WORK REQUEST: Where a line of the entries below includes the string "CccDisec", count it. Give only the resulting number.

--- INPUT MATERIAL ---

$ cat src/design/i3c_standby_settings.svh
// Widths, addresses and reset values shared by the standby controller RTL and its testbench
`ifndef I3C_STANDBY_SETTINGS_SVH
`define I3C_STANDBY_SETTINGS_SVH

// I3C addressing
`define I3C_ADDR_W 7
`define I3C_BCAST_ADDR 7'h7E

// IBI queue word and descriptor length field
`define I3C_IBI_WORD_W 32
`define I3C_IBI_LEN_W 8

// Max write length after reset
`define I3C_MWL_RESET 16'h0100

// RSTACT defining byte values
`define I3C_RST_ACT_PERIPH 8'h01
`define I3C_RST_ACT_ESCALATE 8'h02

`endif

$ cat src/design/i3c_standby_pkg.sv
// Types for the standby controller, referenced by scoped name from every block and the testbench
package i3c_standby_pkg;

  // One bus event per cycle from the PHY
  typedef struct packed {
    logic       start;
    logic       stop;
    logic       byte_valid;
    logic [7:0] data;
  } bus_evt_t;

  typedef struct packed {
    logic [7:0] data;
    logic       last;
  } byte_stream_t;

  // Single-cycle CCC result pulses
  typedef struct packed {
    logic enec_int;
    logic disec_int;
    logic enec_hj;
    logic disec_hj;
    logic set_mwl;
    logic rst_act_valid;
  } ccc_evt_t;

  typedef enum logic [1:0] {
    OwnFsm,
    OwnCcc,
    OwnIbi
  } xfer_owner_e;

  typedef enum logic [7:0] {
    CccEnec   = 8'h00,
    CccDisec  = 8'h01,
    CccSetmwl = 8'h09,
    CccRstact = 8'h2A
  } ccc_code_e;

  typedef enum logic [1:0] {
    IbiIdle,
    IbiAddr,
    IbiData,
    IbiDone
  } ibi_state_e;

endpackage

$ cat src/design/frame_decoder.sv
// Frame tracker of the standby target, routes bus bytes to the write path, the CCC path or IBI
`timescale 1ns/1ps
`include "i3c_standby_settings.svh"

module frame_decoder (
  input  logic                          clk_i,
  input  logic                          rst_ni,
  input  i3c_standby_pkg::bus_evt_t     bus_evt_i,
  input  logic [`I3C_ADDR_W-1:0]        dyn_addr_i,
  input  logic                          ibi_en_i,
  input  logic                          ibi_pending_i,
  input  logic                          ibi_done_i,
  output logic                          ibi_start_o,
  output i3c_standby_pkg::byte_stream_t rx_byte_o,
  output logic                          rx_valid_o,
  output i3c_standby_pkg::ccc_code_e    ccc_code_o,
  output i3c_standby_pkg::byte_stream_t ccc_byte_o,
  output logic                          ccc_valid_o
);

  typedef enum logic [2:0] {
    FrIdle,
    FrAddr,
    FrCode,
    FrData,
    FrSkip
  } frame_state_e;

  frame_state_e                  fr_q;
  i3c_standby_pkg::xfer_owner_e  owner_q;
  logic                          hold_vld_q;
  logic [7:0]                    hold_q;
  i3c_standby_pkg::byte_stream_t out_q;
  logic                          out_rx_q;
  logic                          out_ccc_q;
  i3c_standby_pkg::ccc_code_e    code_q;

  logic bus_owned;
  logic frame_end;
  logic data_byte;
  logic release_byte;
  logic addr_bcast;
  logic addr_own;

  // A START in the same cycle wins over the IBI
  assign ibi_start_o = (owner_q == i3c_standby_pkg::OwnFsm) && (fr_q == FrIdle) &&
                       !bus_evt_i.start && ibi_en_i && ibi_pending_i;

  assign bus_owned    = (owner_q != i3c_standby_pkg::OwnIbi) && !ibi_start_o;
  assign frame_end    = bus_owned && (bus_evt_i.start || bus_evt_i.stop);
  assign data_byte    = bus_owned && bus_evt_i.byte_valid && (fr_q == FrData);
  assign release_byte = hold_vld_q && (frame_end || data_byte);

  // Write requests only, RnW must be 0
  assign addr_bcast = (bus_evt_i.data[7:1] == `I3C_BCAST_ADDR) && !bus_evt_i.data[0];
  assign addr_own   = (bus_evt_i.data[7:1] == dyn_addr_i) && !bus_evt_i.data[0];

  always_ff @(posedge clk_i or negedge rst_ni) begin
    if (!rst_ni) begin
      fr_q       <= FrIdle;
      owner_q    <= i3c_standby_pkg::OwnFsm;
      hold_vld_q <= 1'b0;
      out_rx_q   <= 1'b0;
      out_ccc_q  <= 1'b0;
    end else begin
      out_rx_q  <= release_byte && (owner_q == i3c_standby_pkg::OwnFsm);
      out_ccc_q <= release_byte && (owner_q == i3c_standby_pkg::OwnCcc);
      if (ibi_start_o) begin
        owner_q <= i3c_standby_pkg::OwnIbi;
      end else if (owner_q == i3c_standby_pkg::OwnIbi) begin
        if (ibi_done_i) owner_q <= i3c_standby_pkg::OwnFsm;
      end else if (bus_evt_i.start) begin
        fr_q       <= FrAddr;
        hold_vld_q <= 1'b0;
      end else if (bus_evt_i.stop) begin
        fr_q       <= FrIdle;
        owner_q    <= i3c_standby_pkg::OwnFsm;
        hold_vld_q <= 1'b0;
      end else if (bus_evt_i.byte_valid) begin
        case (fr_q)
          FrAddr: begin
            if (addr_bcast) begin
              owner_q <= i3c_standby_pkg::OwnCcc;
              fr_q    <= FrCode;
            end else begin
              owner_q <= i3c_standby_pkg::OwnFsm;
              fr_q    <= addr_own ? FrData : FrSkip;
            end
          end
          FrCode:  fr_q <= FrData;
          FrData:  hold_vld_q <= 1'b1;
          default: ;
        endcase
      end
    end
  end

  // Held byte goes out with last set when the frame ends behind it
  always_ff @(posedge clk_i) begin
    if (release_byte) begin
      out_q.data <= hold_q;
      out_q.last <= frame_end;
    end
    if (data_byte) hold_q <= bus_evt_i.data;
    if (bus_owned && bus_evt_i.byte_valid && (fr_q == FrCode)) begin
      code_q <= i3c_standby_pkg::ccc_code_e'(bus_evt_i.data);
    end
  end

  assign rx_byte_o   = out_q;
  assign rx_valid_o  = out_rx_q;
  assign ccc_byte_o  = out_q;
  assign ccc_valid_o = out_ccc_q;
  assign ccc_code_o  = code_q;

endmodule

$ cat src/design/ccc_decoder.sv
// Broadcast CCC decoder holding the event enables and max write length, fed by the frame decoder
`timescale 1ns/1ps
`include "i3c_standby_settings.svh"

module ccc_decoder (
  input  logic                          clk_i,
  input  logic                          rst_ni,
  input  i3c_standby_pkg::ccc_code_e    ccc_code_i,
  input  i3c_standby_pkg::byte_stream_t ccc_byte_i,
  input  logic                          ccc_valid_i,
  output i3c_standby_pkg::ccc_evt_t     ccc_evt_o,
  output logic                          ibi_en_o,
  output logic                          hj_en_o,
  output logic [15:0]                   mwl_o,
  output logic [7:0]                    rst_action_o
);

  // Event bits of the ENEC/DISEC defining byte
  localparam int IntBit = 0;
  localparam int HjBit  = 3;

  logic [1:0] cnt_q;
  logic [7:0] mwl_msb_q;
  logic       first_byte;

  assign first_byte = (cnt_q == 2'd0);

  always_ff @(posedge clk_i or negedge rst_ni) begin
    if (!rst_ni) begin
      cnt_q        <= 2'd0;
      ccc_evt_o    <= '0;
      ibi_en_o     <= 1'b1;
      hj_en_o      <= 1'b1;
      mwl_o        <= `I3C_MWL_RESET;
      rst_action_o <= 8'h00;
    end else begin
      ccc_evt_o <= '0;
      if (ccc_valid_i) begin
        if (ccc_byte_i.last) cnt_q <= 2'd0;
        else if (cnt_q != 2'd3) cnt_q <= cnt_q + 2'd1;
        case (ccc_code_i)
          i3c_standby_pkg::CccEnec: begin
            if (first_byte) begin
              if (ccc_byte_i.data[IntBit]) ibi_en_o <= 1'b1;
              if (ccc_byte_i.data[HjBit]) hj_en_o <= 1'b1;
              ccc_evt_o.enec_int <= ccc_byte_i.data[IntBit];
              ccc_evt_o.enec_hj  <= ccc_byte_i.data[HjBit];
            end
          end
          i3c_standby_pkg::CccDisec: begin
            if (first_byte) begin
              if (ccc_byte_i.data[IntBit]) ibi_en_o <= 1'b0;
              if (ccc_byte_i.data[HjBit]) hj_en_o <= 1'b0;
              ccc_evt_o.disec_int <= ccc_byte_i.data[IntBit];
              ccc_evt_o.disec_hj  <= ccc_byte_i.data[HjBit];
            end
          end
          i3c_standby_pkg::CccRstact: begin
            if (first_byte) begin
              rst_action_o            <= ccc_byte_i.data;
              ccc_evt_o.rst_act_valid <= 1'b1;
            end
          end
          // MSB arrives first, the second byte completes the command
          i3c_standby_pkg::CccSetmwl: begin
            if (cnt_q == 2'd1) begin
              mwl_o             <= {mwl_msb_q, ccc_byte_i.data};
              ccc_evt_o.set_mwl <= 1'b1;
            end
          end
          default: ;
        endcase
      end
    end
  end

  always_ff @(posedge clk_i) begin
    if (ccc_valid_i && (ccc_code_i == i3c_standby_pkg::CccSetmwl) && first_byte) begin
      mwl_msb_q <= ccc_byte_i.data;
    end
  end

endmodule

$ cat src/design/ibi_engine.sv
// IBI sender that turns queued descriptor and payload words into an address byte and payload bytes
`timescale 1ns/1ps
`include "i3c_standby_settings.svh"

module ibi_engine (
  input  logic                          clk_i,
  input  logic                          rst_ni,
  input  logic                          start_i,
  output logic                          done_o,
  input  logic [`I3C_ADDR_W-1:0]        ibi_addr_i,
  input  logic [`I3C_IBI_WORD_W-1:0]    ibi_word_i,
  input  logic                          ibi_valid_i,
  output logic                          ibi_ready_o,
  output i3c_standby_pkg::byte_stream_t tx_byte_o,
  output logic                          tx_valid_o,
  input  logic                          tx_ready_i
);

  localparam int BytesPerWord = `I3C_IBI_WORD_W / 8;
  localparam int CntW         = $clog2(BytesPerWord + 1);

  i3c_standby_pkg::ibi_state_e state_q;
  logic [`I3C_IBI_LEN_W-1:0]   rem_q;
  logic [`I3C_IBI_WORD_W-1:0]  sr_q;
  logic [CntW-1:0]             sr_cnt_q;
  logic                        pop;
  logic                        tx_fire;

  // Descriptor pops in the start cycle, payload words only into an empty shift register
  always_comb begin
    ibi_ready_o = 1'b0;
    tx_valid_o  = 1'b0;
    tx_byte_o   = '0;
    case (state_q)
      i3c_standby_pkg::IbiIdle: ibi_ready_o = start_i;
      i3c_standby_pkg::IbiAddr: begin
        tx_valid_o     = 1'b1;
        tx_byte_o.data = {ibi_addr_i, 1'b1};
        tx_byte_o.last = (rem_q == '0);
      end
      i3c_standby_pkg::IbiData: begin
        if (sr_cnt_q == '0) begin
          ibi_ready_o = 1'b1;
        end else begin
          tx_valid_o     = 1'b1;
          tx_byte_o.data = sr_q[7:0];
          tx_byte_o.last = (rem_q == 'd1);
        end
      end
      default: ;
    endcase
  end

  assign pop     = ibi_ready_o && ibi_valid_i;
  assign tx_fire = tx_valid_o && tx_ready_i;
  assign done_o  = (state_q == i3c_standby_pkg::IbiDone);

  always_ff @(posedge clk_i or negedge rst_ni) begin
    if (!rst_ni) begin
      state_q  <= i3c_standby_pkg::IbiIdle;
      sr_cnt_q <= '0;
    end else begin
      case (state_q)
        i3c_standby_pkg::IbiIdle: if (pop) state_q <= i3c_standby_pkg::IbiAddr;
        i3c_standby_pkg::IbiAddr: begin
          if (tx_fire) begin
            state_q <= (rem_q == '0) ? i3c_standby_pkg::IbiDone : i3c_standby_pkg::IbiData;
          end
        end
        i3c_standby_pkg::IbiData: begin
          if (pop) begin
            sr_cnt_q <= CntW'(BytesPerWord);
          end else if (tx_fire) begin
            sr_cnt_q <= sr_cnt_q - 1'b1;
            // Unused bytes of the final word are dropped
            if (rem_q == 'd1) begin
              state_q  <= i3c_standby_pkg::IbiDone;
              sr_cnt_q <= '0;
            end
          end
        end
        default: state_q <= i3c_standby_pkg::IbiIdle;
      endcase
    end
  end

  always_ff @(posedge clk_i) begin
    if (pop && (state_q == i3c_standby_pkg::IbiIdle)) rem_q <= ibi_word_i[`I3C_IBI_LEN_W-1:0];
    if (pop && (state_q == i3c_standby_pkg::IbiData)) sr_q <= ibi_word_i;
    if (tx_fire && (state_q == i3c_standby_pkg::IbiData)) begin
      rem_q <= rem_q - 1'b1;
      sr_q  <= sr_q >> 8;
    end
  end

endmodule

$ cat src/design/reset_action.sv
// Peripheral and escalated reset requests from RSTACT commands and target reset patterns
`timescale 1ns/1ps
`include "i3c_standby_settings.svh"

module reset_action (
  input  logic       clk_i,
  input  logic       rst_ni,
  input  logic [7:0] rst_action_i,
  input  logic       rst_act_valid_i,
  input  logic       reset_pattern_i,
  input  logic       peripheral_reset_done_i,
  output logic       peripheral_reset_o,
  output logic       escalated_reset_o
);

  logic pattern_seen_q;
  logic periph_set;
  logic escal_set;

  // Second pattern escalates
  assign periph_set = (rst_act_valid_i && (rst_action_i == `I3C_RST_ACT_PERIPH)) ||
                      (reset_pattern_i && !pattern_seen_q);
  assign escal_set  = (rst_act_valid_i && (rst_action_i == `I3C_RST_ACT_ESCALATE)) ||
                      (reset_pattern_i && pattern_seen_q);

  always_ff @(posedge clk_i or negedge rst_ni) begin
    if (!rst_ni) begin
      pattern_seen_q     <= 1'b0;
      peripheral_reset_o <= 1'b0;
      escalated_reset_o  <= 1'b0;
    end else begin
      if (reset_pattern_i) pattern_seen_q <= 1'b1;
      if (periph_set) peripheral_reset_o <= 1'b1;
      if (peripheral_reset_done_i) peripheral_reset_o <= 1'b0;
      if (escal_set) escalated_reset_o <= 1'b1;
    end
  end

endmodule

$ cat src/design/i3c_standby_ctrl.sv
// Top level of the I3C target standby controller, connects frame, CCC, IBI and reset blocks
`timescale 1ns/1ps
`include "i3c_standby_settings.svh"

module i3c_standby_ctrl (
  input  logic                          clk_i,
  input  logic                          rst_ni,
  input  i3c_standby_pkg::bus_evt_t     bus_evt_i,
  input  logic                          target_reset_pattern_i,
  input  logic [`I3C_ADDR_W-1:0]        dyn_addr_i,
  input  logic [`I3C_ADDR_W-1:0]        ibi_addr_i,
  input  logic [`I3C_IBI_WORD_W-1:0]    ibi_word_i,
  input  logic                          ibi_valid_i,
  output logic                          ibi_ready_o,
  output i3c_standby_pkg::byte_stream_t tx_byte_o,
  output logic                          tx_valid_o,
  input  logic                          tx_ready_i,
  output i3c_standby_pkg::byte_stream_t rx_byte_o,
  output logic                          rx_valid_o,
  output i3c_standby_pkg::ccc_evt_t     ccc_evt_o,
  output logic                          ibi_en_o,
  output logic                          hj_en_o,
  output logic [15:0]                   mwl_o,
  output logic [7:0]                    rst_action_o,
  input  logic                          peripheral_reset_done_i,
  output logic                          peripheral_reset_o,
  output logic                          escalated_reset_o
);

  i3c_standby_pkg::ccc_code_e    ccc_code;
  i3c_standby_pkg::byte_stream_t ccc_byte;
  logic                          ccc_valid;
  logic                          ibi_start;
  logic                          ibi_done;

  // A queued word means an IBI is pending
  frame_decoder u_frame_decoder (
    .clk_i,
    .rst_ni,
    .bus_evt_i,
    .dyn_addr_i,
    .ibi_en_i      (ibi_en_o),
    .ibi_pending_i (ibi_valid_i),
    .ibi_done_i    (ibi_done),
    .ibi_start_o   (ibi_start),
    .rx_byte_o,
    .rx_valid_o,
    .ccc_code_o    (ccc_code),
    .ccc_byte_o    (ccc_byte),
    .ccc_valid_o   (ccc_valid)
  );

  ccc_decoder u_ccc_decoder (
    .clk_i,
    .rst_ni,
    .ccc_code_i  (ccc_code),
    .ccc_byte_i  (ccc_byte),
    .ccc_valid_i (ccc_valid),
    .ccc_evt_o,
    .ibi_en_o,
    .hj_en_o,
    .mwl_o,
    .rst_action_o
  );

  ibi_engine u_ibi_engine (
    .clk_i,
    .rst_ni,
    .start_i (ibi_start),
    .done_o  (ibi_done),
    .ibi_addr_i,
    .ibi_word_i,
    .ibi_valid_i,
    .ibi_ready_o,
    .tx_byte_o,
    .tx_valid_o,
    .tx_ready_i
  );

  reset_action u_reset_action (
    .clk_i,
    .rst_ni,
    .rst_action_i            (rst_action_o),
    .rst_act_valid_i         (ccc_evt_o.rst_act_valid),
    .reset_pattern_i         (target_reset_pattern_i),
    .peripheral_reset_done_i,
    .peripheral_reset_o,
    .escalated_reset_o
  );

endmodule

$ cat config.mk
export PLATFORM = sky130hd
export DESIGN_NAME = i3c_standby_ctrl
export DESIGN_NICKNAME = d
export VERILOG_FILES = /design/src/design/i3c_standby_pkg.sv /design/src/design/frame_decoder.sv /design/src/design/ccc_decoder.sv /design/src/design/ibi_engine.sv /design/src/design/reset_action.sv /design/src/design/i3c_standby_ctrl.sv
export VERILOG_INCLUDE_DIRS = /design/src /design/src/design
export SDC_FILE = /design/constraint.sdc
export NUM_CORES = 1
export LEC_CHECK = 0
export BUFFER_PORTS_ARGS = -buffer_cell sky130_fd_sc_hd__buf_2
export CAP_MARGIN = 20
export CORE_MARGIN = 2
export CORE_UTILIZATION = 55
export CTS_CLUSTER_SIZE = 16
export DETAILED_ROUTE_END_ITERATION = 8
export MAX_ROUTING_LAYER = met4
export PLACE_DENSITY = 0.84
export SLEW_MARGIN = 20
export SYNTH_ARGS = -nofsm -noshare
export SYNTH_HDL_FRONTEND = slang
export SYNTH_SLANG_ARGS = --single-unit
$ cat constraint.sdc
create_clock -name clk_i -period 4.1 [get_ports clk_i]
set_input_delay 0.205 -clock clk_i [delete_from_list [all_inputs] [get_ports clk_i]]
set_output_delay 0.205 -clock clk_i [all_outputs]
set_load 0.01 [all_outputs]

---

RESULT BELOW: 2